Stable Audio Open Usage Guide¶
This guide provides instructions for running Stable Audio Open text-to-audio generation using vLLM-Omni.
Supported Models¶
- stabilityai/stable-audio-open-1.0: Text-to-Audio generation (44.1kHz, up to ~47s audio)
Installing vLLM-Omni¶
uv venv
source .venv/bin/activate
uv pip install vllm==0.14.1
uv pip install git+https://github.com/vllm-project/vllm-omni.git
For audio file saving, install one of these packages:
The CLI examples below are from the vLLM-Omni repo. If you want to run them directly, clone that repo and run the scripts from its examples/offline_inference directory.
Text-to-Audio Generation¶
Basic Usage¶
import torch
import soundfile as sf
from vllm_omni.entrypoints.omni import Omni
omni = Omni(model="stabilityai/stable-audio-open-1.0")
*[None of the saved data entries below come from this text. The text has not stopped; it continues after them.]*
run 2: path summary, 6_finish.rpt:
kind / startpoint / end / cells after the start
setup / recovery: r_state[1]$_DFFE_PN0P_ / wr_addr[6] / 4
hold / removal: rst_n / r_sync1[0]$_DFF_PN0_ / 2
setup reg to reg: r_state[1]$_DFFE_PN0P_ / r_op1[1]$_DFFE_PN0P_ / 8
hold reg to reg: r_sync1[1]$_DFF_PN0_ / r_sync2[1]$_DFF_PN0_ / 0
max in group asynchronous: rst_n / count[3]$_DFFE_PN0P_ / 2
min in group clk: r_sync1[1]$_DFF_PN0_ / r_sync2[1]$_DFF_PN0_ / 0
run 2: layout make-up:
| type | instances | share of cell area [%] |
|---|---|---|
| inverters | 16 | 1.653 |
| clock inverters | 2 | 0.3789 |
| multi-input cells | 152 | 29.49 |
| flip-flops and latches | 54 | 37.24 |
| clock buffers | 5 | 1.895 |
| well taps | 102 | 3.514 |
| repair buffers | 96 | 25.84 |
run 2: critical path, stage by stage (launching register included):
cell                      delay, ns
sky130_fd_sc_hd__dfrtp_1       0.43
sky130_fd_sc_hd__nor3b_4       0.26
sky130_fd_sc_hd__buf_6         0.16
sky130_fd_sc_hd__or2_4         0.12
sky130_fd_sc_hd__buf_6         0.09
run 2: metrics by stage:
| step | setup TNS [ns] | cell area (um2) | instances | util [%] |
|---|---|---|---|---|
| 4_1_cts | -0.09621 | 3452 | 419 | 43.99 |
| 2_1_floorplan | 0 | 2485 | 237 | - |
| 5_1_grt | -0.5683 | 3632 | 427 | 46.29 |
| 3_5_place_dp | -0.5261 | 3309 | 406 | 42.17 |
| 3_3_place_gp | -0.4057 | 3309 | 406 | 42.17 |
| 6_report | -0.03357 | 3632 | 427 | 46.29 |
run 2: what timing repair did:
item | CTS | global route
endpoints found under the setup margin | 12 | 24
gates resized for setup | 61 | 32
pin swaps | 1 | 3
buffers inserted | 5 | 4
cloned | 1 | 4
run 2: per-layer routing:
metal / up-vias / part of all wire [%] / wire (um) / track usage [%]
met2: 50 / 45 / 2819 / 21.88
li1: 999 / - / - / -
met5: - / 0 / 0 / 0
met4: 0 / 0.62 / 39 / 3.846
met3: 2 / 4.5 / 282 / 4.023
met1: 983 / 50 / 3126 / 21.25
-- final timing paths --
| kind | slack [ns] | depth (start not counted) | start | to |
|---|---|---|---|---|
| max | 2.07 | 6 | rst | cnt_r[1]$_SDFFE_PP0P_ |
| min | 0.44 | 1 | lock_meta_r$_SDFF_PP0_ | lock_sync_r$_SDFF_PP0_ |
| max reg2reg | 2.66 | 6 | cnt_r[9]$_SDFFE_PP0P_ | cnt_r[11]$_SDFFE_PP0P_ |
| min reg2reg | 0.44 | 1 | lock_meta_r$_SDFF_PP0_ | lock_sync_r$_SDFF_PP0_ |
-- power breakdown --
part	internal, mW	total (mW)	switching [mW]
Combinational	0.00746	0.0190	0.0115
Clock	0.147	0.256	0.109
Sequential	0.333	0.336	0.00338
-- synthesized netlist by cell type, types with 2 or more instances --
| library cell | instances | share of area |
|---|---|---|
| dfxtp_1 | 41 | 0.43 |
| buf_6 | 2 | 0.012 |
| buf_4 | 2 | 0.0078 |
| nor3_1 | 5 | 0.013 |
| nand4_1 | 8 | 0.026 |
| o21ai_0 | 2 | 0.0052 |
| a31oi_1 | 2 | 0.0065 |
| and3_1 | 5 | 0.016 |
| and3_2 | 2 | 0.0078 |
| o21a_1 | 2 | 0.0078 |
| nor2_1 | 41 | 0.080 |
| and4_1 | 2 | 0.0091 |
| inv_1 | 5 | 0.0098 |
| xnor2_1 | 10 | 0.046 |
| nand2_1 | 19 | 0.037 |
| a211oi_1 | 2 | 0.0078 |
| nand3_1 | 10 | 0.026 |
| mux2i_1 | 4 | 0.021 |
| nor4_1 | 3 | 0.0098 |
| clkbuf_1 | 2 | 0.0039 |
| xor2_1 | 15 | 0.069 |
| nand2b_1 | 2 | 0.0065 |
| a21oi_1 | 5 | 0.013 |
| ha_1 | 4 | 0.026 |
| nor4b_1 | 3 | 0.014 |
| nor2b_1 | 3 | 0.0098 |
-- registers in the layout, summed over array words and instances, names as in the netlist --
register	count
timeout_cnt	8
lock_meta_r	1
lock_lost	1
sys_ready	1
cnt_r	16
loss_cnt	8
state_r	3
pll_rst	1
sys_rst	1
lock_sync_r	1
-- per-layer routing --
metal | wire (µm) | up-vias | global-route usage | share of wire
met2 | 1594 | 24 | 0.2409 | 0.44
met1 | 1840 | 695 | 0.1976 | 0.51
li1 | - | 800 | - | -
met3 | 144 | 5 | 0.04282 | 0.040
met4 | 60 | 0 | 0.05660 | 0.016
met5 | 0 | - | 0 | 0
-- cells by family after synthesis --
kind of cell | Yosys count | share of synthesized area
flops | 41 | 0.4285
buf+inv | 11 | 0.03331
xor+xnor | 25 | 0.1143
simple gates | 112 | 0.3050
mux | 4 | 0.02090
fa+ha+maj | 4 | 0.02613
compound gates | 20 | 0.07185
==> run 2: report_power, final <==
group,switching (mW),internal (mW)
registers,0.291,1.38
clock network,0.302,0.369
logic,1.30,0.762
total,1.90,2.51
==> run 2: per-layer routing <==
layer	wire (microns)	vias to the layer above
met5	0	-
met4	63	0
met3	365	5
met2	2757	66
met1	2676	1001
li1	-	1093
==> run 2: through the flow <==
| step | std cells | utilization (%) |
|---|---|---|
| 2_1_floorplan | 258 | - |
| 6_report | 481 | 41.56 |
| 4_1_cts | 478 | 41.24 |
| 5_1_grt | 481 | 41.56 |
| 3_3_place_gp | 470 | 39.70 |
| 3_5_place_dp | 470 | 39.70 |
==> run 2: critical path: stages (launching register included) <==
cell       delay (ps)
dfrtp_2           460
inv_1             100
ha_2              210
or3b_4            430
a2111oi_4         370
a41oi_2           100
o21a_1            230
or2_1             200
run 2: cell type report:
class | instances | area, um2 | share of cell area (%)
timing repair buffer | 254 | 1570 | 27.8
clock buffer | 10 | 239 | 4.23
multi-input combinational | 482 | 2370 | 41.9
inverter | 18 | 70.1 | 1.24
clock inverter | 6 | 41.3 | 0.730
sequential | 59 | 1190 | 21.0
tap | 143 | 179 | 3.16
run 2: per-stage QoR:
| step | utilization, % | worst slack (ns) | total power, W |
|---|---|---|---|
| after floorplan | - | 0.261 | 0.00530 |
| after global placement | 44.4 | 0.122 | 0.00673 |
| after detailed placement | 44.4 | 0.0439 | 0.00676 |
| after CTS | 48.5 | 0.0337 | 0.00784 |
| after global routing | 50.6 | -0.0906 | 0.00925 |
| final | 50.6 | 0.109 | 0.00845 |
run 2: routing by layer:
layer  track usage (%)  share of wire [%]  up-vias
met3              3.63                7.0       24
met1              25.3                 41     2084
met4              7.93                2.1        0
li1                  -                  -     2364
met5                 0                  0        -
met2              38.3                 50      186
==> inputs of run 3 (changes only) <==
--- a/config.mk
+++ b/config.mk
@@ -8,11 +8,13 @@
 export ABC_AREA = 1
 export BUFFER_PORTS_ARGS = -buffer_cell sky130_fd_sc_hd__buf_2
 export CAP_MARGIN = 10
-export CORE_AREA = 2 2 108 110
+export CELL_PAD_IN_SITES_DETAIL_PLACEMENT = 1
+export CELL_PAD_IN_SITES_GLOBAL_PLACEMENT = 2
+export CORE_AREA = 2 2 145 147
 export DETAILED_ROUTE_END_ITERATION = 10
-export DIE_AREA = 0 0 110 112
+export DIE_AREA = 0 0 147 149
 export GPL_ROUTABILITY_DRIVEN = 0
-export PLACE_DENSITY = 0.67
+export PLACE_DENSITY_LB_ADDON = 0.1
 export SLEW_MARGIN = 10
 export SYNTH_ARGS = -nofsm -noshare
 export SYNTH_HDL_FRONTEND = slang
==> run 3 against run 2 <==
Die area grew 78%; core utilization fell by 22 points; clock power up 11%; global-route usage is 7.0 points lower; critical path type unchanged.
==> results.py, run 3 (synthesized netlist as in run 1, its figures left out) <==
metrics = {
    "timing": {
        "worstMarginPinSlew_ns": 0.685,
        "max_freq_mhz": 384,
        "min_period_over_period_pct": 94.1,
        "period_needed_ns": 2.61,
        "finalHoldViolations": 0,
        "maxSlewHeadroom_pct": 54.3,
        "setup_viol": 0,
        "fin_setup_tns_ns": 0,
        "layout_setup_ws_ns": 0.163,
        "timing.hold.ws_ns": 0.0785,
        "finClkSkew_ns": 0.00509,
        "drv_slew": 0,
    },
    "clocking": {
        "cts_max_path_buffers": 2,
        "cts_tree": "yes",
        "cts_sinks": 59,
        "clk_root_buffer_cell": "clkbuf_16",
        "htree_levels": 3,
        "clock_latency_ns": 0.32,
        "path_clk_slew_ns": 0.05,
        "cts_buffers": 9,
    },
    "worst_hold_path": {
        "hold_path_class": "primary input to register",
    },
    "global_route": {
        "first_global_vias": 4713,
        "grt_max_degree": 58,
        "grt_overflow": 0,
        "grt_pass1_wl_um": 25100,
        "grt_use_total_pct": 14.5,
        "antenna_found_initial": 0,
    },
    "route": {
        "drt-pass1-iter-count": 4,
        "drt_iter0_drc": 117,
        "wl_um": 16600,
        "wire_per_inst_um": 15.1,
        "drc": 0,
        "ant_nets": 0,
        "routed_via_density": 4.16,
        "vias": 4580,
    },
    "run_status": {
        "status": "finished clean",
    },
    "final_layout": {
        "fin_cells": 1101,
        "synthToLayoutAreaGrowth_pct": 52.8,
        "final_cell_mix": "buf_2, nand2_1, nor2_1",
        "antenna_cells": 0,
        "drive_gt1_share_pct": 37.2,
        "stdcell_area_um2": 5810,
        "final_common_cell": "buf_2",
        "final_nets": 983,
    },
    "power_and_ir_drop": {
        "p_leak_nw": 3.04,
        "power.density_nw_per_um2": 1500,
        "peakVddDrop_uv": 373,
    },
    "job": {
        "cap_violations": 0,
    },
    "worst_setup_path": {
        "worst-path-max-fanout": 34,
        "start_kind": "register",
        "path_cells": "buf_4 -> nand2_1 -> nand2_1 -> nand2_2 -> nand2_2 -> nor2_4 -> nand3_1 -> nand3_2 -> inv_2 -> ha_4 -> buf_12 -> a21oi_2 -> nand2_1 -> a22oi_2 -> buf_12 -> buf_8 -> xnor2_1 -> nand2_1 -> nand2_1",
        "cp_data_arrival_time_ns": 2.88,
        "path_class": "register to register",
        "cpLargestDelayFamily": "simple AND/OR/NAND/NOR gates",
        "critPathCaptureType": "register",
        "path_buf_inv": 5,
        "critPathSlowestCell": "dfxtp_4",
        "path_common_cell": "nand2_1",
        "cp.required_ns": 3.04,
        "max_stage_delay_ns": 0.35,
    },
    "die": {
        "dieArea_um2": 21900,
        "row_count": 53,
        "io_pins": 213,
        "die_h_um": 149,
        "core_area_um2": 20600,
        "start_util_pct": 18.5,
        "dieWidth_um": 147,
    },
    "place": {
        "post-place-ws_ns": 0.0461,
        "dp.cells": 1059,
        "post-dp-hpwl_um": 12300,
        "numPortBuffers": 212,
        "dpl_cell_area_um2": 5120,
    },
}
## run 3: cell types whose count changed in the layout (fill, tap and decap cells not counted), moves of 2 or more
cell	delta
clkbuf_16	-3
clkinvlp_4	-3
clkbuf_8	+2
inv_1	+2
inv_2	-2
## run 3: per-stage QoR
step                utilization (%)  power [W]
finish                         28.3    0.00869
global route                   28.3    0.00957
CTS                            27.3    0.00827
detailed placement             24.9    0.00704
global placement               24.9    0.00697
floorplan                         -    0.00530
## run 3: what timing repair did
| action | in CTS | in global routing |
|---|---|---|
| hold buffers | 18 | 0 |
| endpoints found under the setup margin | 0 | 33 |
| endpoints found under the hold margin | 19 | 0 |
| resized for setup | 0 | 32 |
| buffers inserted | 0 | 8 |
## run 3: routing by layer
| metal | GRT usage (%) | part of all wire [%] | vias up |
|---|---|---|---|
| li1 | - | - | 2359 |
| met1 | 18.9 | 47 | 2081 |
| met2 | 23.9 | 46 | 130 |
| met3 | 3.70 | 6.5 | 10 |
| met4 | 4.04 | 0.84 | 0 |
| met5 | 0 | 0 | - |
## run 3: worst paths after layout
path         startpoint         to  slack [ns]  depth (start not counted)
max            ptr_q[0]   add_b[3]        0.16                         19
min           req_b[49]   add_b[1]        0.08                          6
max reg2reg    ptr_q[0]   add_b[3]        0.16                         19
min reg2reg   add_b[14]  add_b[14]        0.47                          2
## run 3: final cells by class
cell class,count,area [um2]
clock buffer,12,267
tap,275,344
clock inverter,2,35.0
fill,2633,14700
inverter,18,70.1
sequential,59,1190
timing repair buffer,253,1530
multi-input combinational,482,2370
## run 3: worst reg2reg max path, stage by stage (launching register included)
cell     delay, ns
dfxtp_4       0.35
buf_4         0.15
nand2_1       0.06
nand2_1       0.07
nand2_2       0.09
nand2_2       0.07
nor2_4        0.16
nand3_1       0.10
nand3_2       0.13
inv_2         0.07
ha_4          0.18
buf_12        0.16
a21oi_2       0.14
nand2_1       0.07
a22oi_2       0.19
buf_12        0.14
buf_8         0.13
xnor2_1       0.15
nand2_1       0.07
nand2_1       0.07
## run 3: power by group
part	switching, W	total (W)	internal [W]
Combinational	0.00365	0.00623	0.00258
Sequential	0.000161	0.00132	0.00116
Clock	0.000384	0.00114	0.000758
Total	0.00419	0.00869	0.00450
### src/rtl/pipe_retire_tracker.sv
// +----------------------------------------------------------------------------+
// | pipe_retire_tracker: shadow pipeline with in-order retire record and an    |
// | optional next-PC continuity check (enabled by PIPE_TRK_PCCHK_EN). Rev 1.0  |
// +----------------------------------------------------------------------------+
`default_nettype none

module pipe_retire_tracker #(
  parameter int                XLEN     = 32,
  parameter int                STAGES   = 5,
  parameter logic [XLEN-1:0]   PC_INIT  = 'h200,
  parameter logic [31:0]       NOP_INSN = 32'h13,
  parameter int                ORDER_W  = 16
) (
  input  logic                clk,
  input  logic                rst,
  input  logic                in_valid,
  input  logic [XLEN-1:0]     in_pc,
  input  logic [31:0]         in_insn,
  input  logic [STAGES-1:0]   stall_i,
  input  logic [STAGES-1:0]   flush_i,
  input  logic                redirect_i,
  output logic [STAGES-1:0]   stg_valid_o,
  output logic                ret_valid_o,
  output logic [XLEN-1:0]     ret_pc_o,
  output logic [31:0]         ret_insn_o,
  output logic [ORDER_W-1:0]  ret_order_o,
  output logic                pc_err_o,
  output logic [XLEN-1:0]     pc_err_pc_o
);

  localparam logic [6:0] OP_JAL    = 7'b1101111;
  localparam logic [6:0] OP_JALR   = 7'b1100111;
  localparam logic [6:0] OP_BRANCH = 7'b1100011;

  logic [STAGES-1:0][XLEN-1:0] stg_pc;
  logic [STAGES-1:0][31:0]     stg_insn;
  logic [STAGES-1:0]           stg_valid;
  logic                        unused_pc_lsb;

  assign unused_pc_lsb = in_pc[0];

  for (genvar k = 0; k < STAGES; k++) begin : g_stage
    logic            src_stall;
    logic            src_valid;
    logic [XLEN-1:0] src_pc;
    logic [31:0]     src_insn;
    logic            valid_q, valid_d;
    logic [XLEN-1:0] pc_q, pc_d;
    logic [31:0]     insn_q, insn_d;

    if (k == 0) begin : g_head
      // A missing fetch is treated exactly like a stalled upstream stage.
      assign src_stall = ~in_valid;
      assign src_valid = 1'b1;
      assign src_pc    = {in_pc[XLEN-1:1], 1'b0};
      assign src_insn  = in_insn;
    end else begin : g_body
      assign src_stall = stall_i[k-1];
      assign src_valid = stg_valid[k-1];
      assign src_pc    = stg_pc[k-1];
      assign src_insn  = stg_insn[k-1];
    end

    always_comb begin
      valid_d = valid_q;
      pc_d    = pc_q;
      insn_d  = insn_q;
      if (flush_i[k]) begin
        valid_d = 1'b0;
      end else if (!stall_i[k]) begin
        if (src_stall) begin
          valid_d = 1'b0;
        end else begin
          valid_d = src_valid;
          pc_d    = src_pc;
          insn_d  = src_insn;
        end
      end
    end

    always_ff @(posedge clk or posedge rst) begin
      if (rst) begin
        valid_q <= 1'b0;
        pc_q    <= PC_INIT;
        insn_q  <= NOP_INSN;
      end else begin
        valid_q <= valid_d;
        pc_q    <= pc_d;
        insn_q  <= insn_d;
      end
    end

    assign stg_valid[k] = valid_q;
    assign stg_pc[k]    = pc_q;
    assign stg_insn[k]  = insn_q;
  end

  assign stg_valid_o = stg_valid;
  assign ret_valid_o = stg_valid[STAGES-1];
  assign ret_pc_o    = stg_pc[STAGES-1];
  assign ret_insn_o  = stg_insn[STAGES-1];

  logic [ORDER_W-1:0] order_q, order_d;

  always_comb begin
    order_d = order_q;
    if (ret_valid_o) order_d = order_q + ORDER_W'(1);
  end

  always_ff @(posedge clk or posedge rst) begin
    if (rst) order_q <= '0;
    else     order_q <= order_d;
  end

  assign ret_order_o = order_q;

`ifdef PIPE_TRK_PCCHK_EN
  logic [XLEN-1:0] exp_pc_q, exp_pc_d;
  logic            exp_vld_q, exp_vld_d;
  logic            err_q, err_d;
  logic [XLEN-1:0] err_pc_q, err_pc_d;
  logic [XLEN-1:0] jal_imm;
  logic [XLEN-1:0] seq_step;

  assign jal_imm  = {{(XLEN-20){ret_insn_o[31]}}, ret_insn_o[19:12], ret_insn_o[20],
                     ret_insn_o[30:21], 1'b0};
  assign seq_step = (ret_insn_o[1:0] == 2'b11) ? XLEN'(4) : XLEN'(2);

  always_comb begin
    exp_pc_d  = exp_pc_q;
    exp_vld_d = exp_vld_q;
    err_d     = err_q;
    err_pc_d  = err_pc_q;
    if (ret_valid_o) begin
      if (exp_vld_q && (ret_pc_o != exp_pc_q) && !err_q) begin
        err_d    = 1'b1;
        err_pc_d = ret_pc_o;
      end
      case (ret_insn_o[6:0])
        OP_JAL: begin
          exp_pc_d  = ret_pc_o + jal_imm;
          exp_vld_d = 1'b1;
        end
        OP_JALR, OP_BRANCH: exp_vld_d = 1'b0;
        default: begin
          exp_pc_d  = ret_pc_o + seq_step;
          exp_vld_d = 1'b1;
        end
      endcase
    end
    // The retire above was already checked against the old expectation.
    if (redirect_i) exp_vld_d = 1'b0;
  end

  always_ff @(posedge clk or posedge rst) begin
    if (rst) begin
      exp_pc_q  <= '0;
      exp_vld_q <= 1'b0;
      err_q     <= 1'b0;
      err_pc_q  <= '0;
    end else begin
      exp_pc_q  <= exp_pc_d;
      exp_vld_q <= exp_vld_d;
      err_q     <= err_d;
      err_pc_q  <= err_pc_d;
    end
  end

  assign pc_err_o    = err_q;
  assign pc_err_pc_o = err_pc_q;
`else
  logic unused_pcchk;
  assign unused_pcchk = redirect_i;
  assign pc_err_o     = 1'b0;
  assign pc_err_pc_o  = '0;
`endif

endmodule

`default_nettype wire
generator = torch.Generator(device="cuda").manual_seed(42)
audio = omni.generate(
"The sound of a dog barking",
negative_prompt="Low quality.",
generator=generator,
guidance_scale=7.0,
num_inference_steps=100,
extra={
"audio_start_in_s": 0.0,
"audio_end_in_s": 10.0,
},
)
# Save audio output
audio_data = audio[0].cpu().float().numpy().T # [samples, channels]
sf.write("output.wav", audio_data, 44100)
CLI Usage¶
python examples/offline_inference/text_to_audio/text_to_audio.py \
--model stabilityai/stable-audio-open-1.0 \
--prompt "The sound of a dog barking" \
--audio-length 10.0 \
--num-inference-steps 100 \
--guidance-scale 7.0 \
--output dog_barking.wav
More Examples¶
# Generate a piano melody
python examples/offline_inference/text_to_audio/text_to_audio.py \
--prompt "A piano playing a gentle melody" \
--audio-length 15.0 \
--output piano_melody.wav
# Generate ambient sounds with negative prompt
python examples/offline_inference/text_to_audio/text_to_audio.py \
--prompt "Thunder and rain sounds" \
--negative-prompt "Low quality, distorted" \
--audio-length 20.0 \
--output thunder_rain.wav
# Generate multiple waveforms
python examples/offline_inference/text_to_audio/text_to_audio.py \
--prompt "A bird singing in the forest" \
--num-waveforms 3 \
--output bird_singing.wav
Key Parameters¶
| Parameter | Default | Description |
|---|---|---|
audio_start_in_s |
0.0 | Audio start time in seconds |
audio_end_in_s |
10.0 | Audio end time in seconds |
audio_length |
10.0 | Audio duration (CLI convenience, sets end time) |
num_inference_steps |
100 | Number of denoising steps |
guidance_scale |
7.0 | Classifier-free guidance scale |
negative_prompt |
"Low quality." | Text describing unwanted audio characteristics |
num_waveforms |
1 | Number of audio samples to generate per prompt |
sample_rate |
44100 | Output sample rate in Hz |
seed |
42 | Random seed for reproducibility |
Notes¶
- Maximum audio length: 47 seconds for stable-audio-open-1.0.
- Output format: Stereo audio at 44.1kHz sample rate.
- Inference steps: Higher
num_inference_stepsproduces better quality but takes longer. The diffusers default is 200; vLLM-Omni example uses 100 for faster generation. - Negative prompts: Use to guide the model away from undesirable characteristics (e.g., "Low quality, distorted").
- Model size: Approximately 1.2 billion parameters.
Limitations¶
- No realistic vocals: The model cannot generate realistic singing or speech.
- English only: Trained on English descriptions; performance degrades with other languages.
- Sound effects over music: Better at generating sound effects than complex music.
- Prompt engineering: May require experimentation with prompts for optimal results.
License¶
Stable Audio Open is released under the Stability AI Community License. Commercial use requires a separate license from Stability AI.